== Segment start ==

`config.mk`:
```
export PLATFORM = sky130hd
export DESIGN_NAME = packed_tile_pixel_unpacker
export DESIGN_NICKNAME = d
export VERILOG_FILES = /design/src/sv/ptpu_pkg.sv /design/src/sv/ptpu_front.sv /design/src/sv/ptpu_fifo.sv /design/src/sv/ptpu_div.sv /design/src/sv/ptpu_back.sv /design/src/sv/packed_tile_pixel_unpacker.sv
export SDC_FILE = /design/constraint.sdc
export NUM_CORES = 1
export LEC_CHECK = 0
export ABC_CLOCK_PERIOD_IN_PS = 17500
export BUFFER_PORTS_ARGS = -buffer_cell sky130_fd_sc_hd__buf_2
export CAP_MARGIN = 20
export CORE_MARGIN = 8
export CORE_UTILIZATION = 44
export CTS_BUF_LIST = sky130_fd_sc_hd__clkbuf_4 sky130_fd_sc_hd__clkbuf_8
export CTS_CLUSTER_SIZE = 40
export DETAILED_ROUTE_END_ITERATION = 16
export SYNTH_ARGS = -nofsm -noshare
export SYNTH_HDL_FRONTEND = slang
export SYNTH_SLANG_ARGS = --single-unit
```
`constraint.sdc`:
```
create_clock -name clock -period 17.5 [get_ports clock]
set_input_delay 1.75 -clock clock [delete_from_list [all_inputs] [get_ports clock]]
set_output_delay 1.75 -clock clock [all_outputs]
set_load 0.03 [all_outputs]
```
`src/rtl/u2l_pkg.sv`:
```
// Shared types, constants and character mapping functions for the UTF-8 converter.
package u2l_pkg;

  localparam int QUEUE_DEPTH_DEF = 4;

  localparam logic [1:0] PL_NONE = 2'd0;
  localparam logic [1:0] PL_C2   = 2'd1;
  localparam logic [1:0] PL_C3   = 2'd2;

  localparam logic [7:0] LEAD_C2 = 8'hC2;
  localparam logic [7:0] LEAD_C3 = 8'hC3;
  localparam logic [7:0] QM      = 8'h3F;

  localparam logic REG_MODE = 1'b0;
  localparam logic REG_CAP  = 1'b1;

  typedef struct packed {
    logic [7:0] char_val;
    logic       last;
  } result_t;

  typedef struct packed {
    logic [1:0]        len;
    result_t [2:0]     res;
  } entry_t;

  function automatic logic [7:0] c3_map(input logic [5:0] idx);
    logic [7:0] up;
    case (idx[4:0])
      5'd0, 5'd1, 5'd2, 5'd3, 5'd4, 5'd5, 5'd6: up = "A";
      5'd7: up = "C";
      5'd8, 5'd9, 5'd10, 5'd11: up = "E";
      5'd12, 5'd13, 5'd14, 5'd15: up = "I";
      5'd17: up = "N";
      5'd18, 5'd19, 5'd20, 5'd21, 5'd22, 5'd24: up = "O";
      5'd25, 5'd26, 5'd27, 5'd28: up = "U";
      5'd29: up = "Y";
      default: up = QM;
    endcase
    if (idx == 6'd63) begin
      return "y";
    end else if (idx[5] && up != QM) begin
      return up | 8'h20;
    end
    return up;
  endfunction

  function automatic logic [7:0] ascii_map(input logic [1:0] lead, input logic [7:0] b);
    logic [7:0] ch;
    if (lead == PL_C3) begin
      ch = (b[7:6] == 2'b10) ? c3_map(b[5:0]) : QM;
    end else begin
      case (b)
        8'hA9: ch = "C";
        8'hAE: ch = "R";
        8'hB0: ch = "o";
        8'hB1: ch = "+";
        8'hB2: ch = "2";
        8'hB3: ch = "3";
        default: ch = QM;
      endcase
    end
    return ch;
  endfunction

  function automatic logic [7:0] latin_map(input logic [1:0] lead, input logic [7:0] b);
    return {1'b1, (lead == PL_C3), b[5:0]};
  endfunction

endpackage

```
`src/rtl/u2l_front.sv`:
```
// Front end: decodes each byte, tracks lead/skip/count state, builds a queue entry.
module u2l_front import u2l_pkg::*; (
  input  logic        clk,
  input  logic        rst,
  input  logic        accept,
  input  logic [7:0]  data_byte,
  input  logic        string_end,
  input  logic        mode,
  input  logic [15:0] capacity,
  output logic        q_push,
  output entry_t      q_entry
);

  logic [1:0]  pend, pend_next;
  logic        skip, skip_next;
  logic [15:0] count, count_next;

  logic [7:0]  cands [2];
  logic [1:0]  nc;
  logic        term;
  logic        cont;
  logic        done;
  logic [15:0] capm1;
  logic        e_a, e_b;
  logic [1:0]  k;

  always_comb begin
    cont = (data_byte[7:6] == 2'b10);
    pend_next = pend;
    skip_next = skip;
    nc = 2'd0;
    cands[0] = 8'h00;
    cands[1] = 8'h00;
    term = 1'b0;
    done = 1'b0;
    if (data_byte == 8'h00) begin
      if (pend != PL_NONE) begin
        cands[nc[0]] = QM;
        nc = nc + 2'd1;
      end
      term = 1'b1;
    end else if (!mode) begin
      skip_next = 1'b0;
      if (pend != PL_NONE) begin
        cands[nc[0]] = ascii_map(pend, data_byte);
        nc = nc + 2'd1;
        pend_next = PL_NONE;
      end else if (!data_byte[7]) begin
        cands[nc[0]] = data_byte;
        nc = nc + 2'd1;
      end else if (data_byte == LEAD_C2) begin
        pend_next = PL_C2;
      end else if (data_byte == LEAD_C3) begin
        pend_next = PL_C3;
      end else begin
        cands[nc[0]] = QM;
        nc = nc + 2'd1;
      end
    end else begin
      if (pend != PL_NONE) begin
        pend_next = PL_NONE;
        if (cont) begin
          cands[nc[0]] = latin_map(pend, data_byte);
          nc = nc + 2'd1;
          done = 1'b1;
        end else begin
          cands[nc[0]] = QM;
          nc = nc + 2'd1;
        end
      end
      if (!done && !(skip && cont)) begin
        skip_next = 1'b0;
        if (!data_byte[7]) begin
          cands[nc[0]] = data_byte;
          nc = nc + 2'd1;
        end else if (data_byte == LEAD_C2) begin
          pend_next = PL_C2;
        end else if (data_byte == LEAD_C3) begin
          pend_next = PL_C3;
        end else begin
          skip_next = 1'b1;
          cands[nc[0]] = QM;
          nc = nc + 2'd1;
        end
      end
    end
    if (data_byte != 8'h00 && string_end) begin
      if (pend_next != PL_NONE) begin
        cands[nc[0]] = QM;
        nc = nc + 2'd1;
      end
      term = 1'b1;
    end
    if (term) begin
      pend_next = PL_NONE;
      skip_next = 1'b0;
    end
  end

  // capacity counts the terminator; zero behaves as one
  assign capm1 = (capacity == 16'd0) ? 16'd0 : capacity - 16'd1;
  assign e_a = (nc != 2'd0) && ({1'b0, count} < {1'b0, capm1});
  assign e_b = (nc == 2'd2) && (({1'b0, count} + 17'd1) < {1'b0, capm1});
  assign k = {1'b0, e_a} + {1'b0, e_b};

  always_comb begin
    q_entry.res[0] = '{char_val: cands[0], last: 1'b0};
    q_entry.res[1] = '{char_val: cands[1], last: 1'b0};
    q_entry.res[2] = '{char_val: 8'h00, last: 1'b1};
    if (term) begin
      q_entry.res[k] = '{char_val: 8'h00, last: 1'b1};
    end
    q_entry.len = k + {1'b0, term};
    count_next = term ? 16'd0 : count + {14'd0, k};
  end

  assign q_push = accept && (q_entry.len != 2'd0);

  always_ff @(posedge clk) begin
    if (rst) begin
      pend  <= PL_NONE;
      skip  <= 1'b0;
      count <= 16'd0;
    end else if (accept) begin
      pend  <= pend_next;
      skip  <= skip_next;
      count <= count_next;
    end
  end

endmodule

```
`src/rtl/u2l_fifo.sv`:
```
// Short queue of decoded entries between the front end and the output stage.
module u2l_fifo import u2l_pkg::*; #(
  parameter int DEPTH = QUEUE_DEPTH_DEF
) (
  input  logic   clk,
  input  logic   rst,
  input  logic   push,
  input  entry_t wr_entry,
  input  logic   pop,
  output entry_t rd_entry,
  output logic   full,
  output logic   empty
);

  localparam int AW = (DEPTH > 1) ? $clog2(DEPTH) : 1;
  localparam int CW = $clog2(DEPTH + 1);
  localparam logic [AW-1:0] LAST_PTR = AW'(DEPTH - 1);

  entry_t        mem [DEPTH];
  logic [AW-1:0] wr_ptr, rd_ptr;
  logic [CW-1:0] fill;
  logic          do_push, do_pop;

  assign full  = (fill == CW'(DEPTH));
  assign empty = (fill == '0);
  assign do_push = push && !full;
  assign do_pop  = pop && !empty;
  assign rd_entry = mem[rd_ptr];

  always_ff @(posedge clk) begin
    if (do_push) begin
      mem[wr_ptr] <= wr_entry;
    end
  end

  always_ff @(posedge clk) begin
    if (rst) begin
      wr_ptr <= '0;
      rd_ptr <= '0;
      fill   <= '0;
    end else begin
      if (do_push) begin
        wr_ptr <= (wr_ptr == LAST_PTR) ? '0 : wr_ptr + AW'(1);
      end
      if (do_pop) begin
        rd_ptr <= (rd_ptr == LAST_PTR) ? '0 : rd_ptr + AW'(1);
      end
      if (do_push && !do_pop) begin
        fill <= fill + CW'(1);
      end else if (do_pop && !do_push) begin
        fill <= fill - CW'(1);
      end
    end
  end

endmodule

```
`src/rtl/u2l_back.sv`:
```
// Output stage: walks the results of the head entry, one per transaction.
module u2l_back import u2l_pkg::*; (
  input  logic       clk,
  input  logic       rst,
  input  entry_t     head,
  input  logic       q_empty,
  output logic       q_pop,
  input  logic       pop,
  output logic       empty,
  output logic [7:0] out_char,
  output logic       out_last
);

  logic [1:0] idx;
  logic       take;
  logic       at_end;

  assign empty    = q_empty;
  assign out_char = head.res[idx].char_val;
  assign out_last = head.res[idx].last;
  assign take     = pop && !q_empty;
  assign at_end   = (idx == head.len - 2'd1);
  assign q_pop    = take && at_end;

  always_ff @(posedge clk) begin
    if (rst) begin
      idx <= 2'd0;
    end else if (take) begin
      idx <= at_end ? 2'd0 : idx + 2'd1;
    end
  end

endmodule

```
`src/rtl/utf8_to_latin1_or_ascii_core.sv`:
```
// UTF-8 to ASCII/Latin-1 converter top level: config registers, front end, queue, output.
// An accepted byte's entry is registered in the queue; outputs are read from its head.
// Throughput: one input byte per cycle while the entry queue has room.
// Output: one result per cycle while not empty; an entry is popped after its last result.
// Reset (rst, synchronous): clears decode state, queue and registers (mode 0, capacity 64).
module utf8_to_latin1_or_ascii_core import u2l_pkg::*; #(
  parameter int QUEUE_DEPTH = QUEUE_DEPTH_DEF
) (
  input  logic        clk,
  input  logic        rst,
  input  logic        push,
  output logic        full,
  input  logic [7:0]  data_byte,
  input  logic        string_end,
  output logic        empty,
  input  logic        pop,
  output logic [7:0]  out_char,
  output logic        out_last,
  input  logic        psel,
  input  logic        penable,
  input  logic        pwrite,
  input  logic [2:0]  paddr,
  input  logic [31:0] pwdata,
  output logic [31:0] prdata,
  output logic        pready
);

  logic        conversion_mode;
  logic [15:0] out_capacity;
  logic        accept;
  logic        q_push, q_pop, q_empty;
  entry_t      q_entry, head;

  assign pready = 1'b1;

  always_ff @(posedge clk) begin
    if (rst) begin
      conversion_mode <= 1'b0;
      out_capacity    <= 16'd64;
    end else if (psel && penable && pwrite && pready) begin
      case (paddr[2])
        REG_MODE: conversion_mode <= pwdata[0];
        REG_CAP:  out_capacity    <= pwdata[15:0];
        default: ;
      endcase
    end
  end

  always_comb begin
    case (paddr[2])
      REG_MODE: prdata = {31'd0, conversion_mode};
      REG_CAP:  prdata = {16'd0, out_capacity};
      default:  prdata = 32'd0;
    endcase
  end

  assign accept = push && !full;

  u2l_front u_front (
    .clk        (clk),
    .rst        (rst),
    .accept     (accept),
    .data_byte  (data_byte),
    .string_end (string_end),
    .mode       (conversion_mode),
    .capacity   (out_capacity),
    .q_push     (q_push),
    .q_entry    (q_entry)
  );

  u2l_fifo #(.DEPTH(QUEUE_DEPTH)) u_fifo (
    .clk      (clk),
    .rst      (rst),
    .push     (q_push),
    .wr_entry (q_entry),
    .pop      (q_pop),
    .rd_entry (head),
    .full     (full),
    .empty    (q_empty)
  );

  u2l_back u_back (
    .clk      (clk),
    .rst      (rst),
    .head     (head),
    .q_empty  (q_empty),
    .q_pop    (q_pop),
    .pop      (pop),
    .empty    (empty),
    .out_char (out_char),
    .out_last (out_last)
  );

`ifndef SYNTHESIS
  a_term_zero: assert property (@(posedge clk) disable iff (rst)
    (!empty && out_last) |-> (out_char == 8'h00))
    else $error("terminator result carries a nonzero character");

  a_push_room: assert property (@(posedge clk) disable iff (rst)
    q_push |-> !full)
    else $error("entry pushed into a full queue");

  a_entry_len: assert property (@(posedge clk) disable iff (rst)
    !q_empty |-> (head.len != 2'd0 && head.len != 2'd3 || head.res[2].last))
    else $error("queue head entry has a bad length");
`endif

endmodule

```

== Segment end ==

## Task to complete
Go through the material and select each line with the string "parameter" in it.

## Written reply
  parameter int DEPTH = QUEUE_DEPTH_DEF
  parameter int QUEUE_DEPTH = QUEUE_DEPTH_DEF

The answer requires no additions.